» Action item:
Look through the material below and show every line with the word "sequential".

» Entries shown:
⟨
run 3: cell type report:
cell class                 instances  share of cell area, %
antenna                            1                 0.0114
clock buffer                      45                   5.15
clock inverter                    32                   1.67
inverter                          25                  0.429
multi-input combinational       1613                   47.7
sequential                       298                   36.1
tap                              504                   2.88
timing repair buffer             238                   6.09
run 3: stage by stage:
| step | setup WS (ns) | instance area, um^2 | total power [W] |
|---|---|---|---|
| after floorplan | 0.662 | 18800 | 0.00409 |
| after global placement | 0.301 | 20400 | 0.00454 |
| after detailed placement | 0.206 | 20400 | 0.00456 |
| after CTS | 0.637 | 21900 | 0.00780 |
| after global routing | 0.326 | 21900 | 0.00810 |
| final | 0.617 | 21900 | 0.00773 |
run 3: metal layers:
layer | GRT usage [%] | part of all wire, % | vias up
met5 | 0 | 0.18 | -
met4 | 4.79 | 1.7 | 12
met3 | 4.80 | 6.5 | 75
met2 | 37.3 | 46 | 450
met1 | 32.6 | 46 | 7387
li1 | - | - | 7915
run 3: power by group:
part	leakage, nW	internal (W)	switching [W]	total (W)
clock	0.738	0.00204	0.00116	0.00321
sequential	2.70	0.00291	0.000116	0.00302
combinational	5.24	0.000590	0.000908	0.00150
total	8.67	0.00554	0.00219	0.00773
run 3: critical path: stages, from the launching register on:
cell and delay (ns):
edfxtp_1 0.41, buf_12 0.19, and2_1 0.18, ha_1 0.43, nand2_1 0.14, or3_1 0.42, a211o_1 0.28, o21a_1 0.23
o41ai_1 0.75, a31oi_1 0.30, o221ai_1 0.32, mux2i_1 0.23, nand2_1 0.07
⟩
» Solution to this exercise:
sequential                       298                   36.1
sequential	2.70	0.00291	0.000116	0.00302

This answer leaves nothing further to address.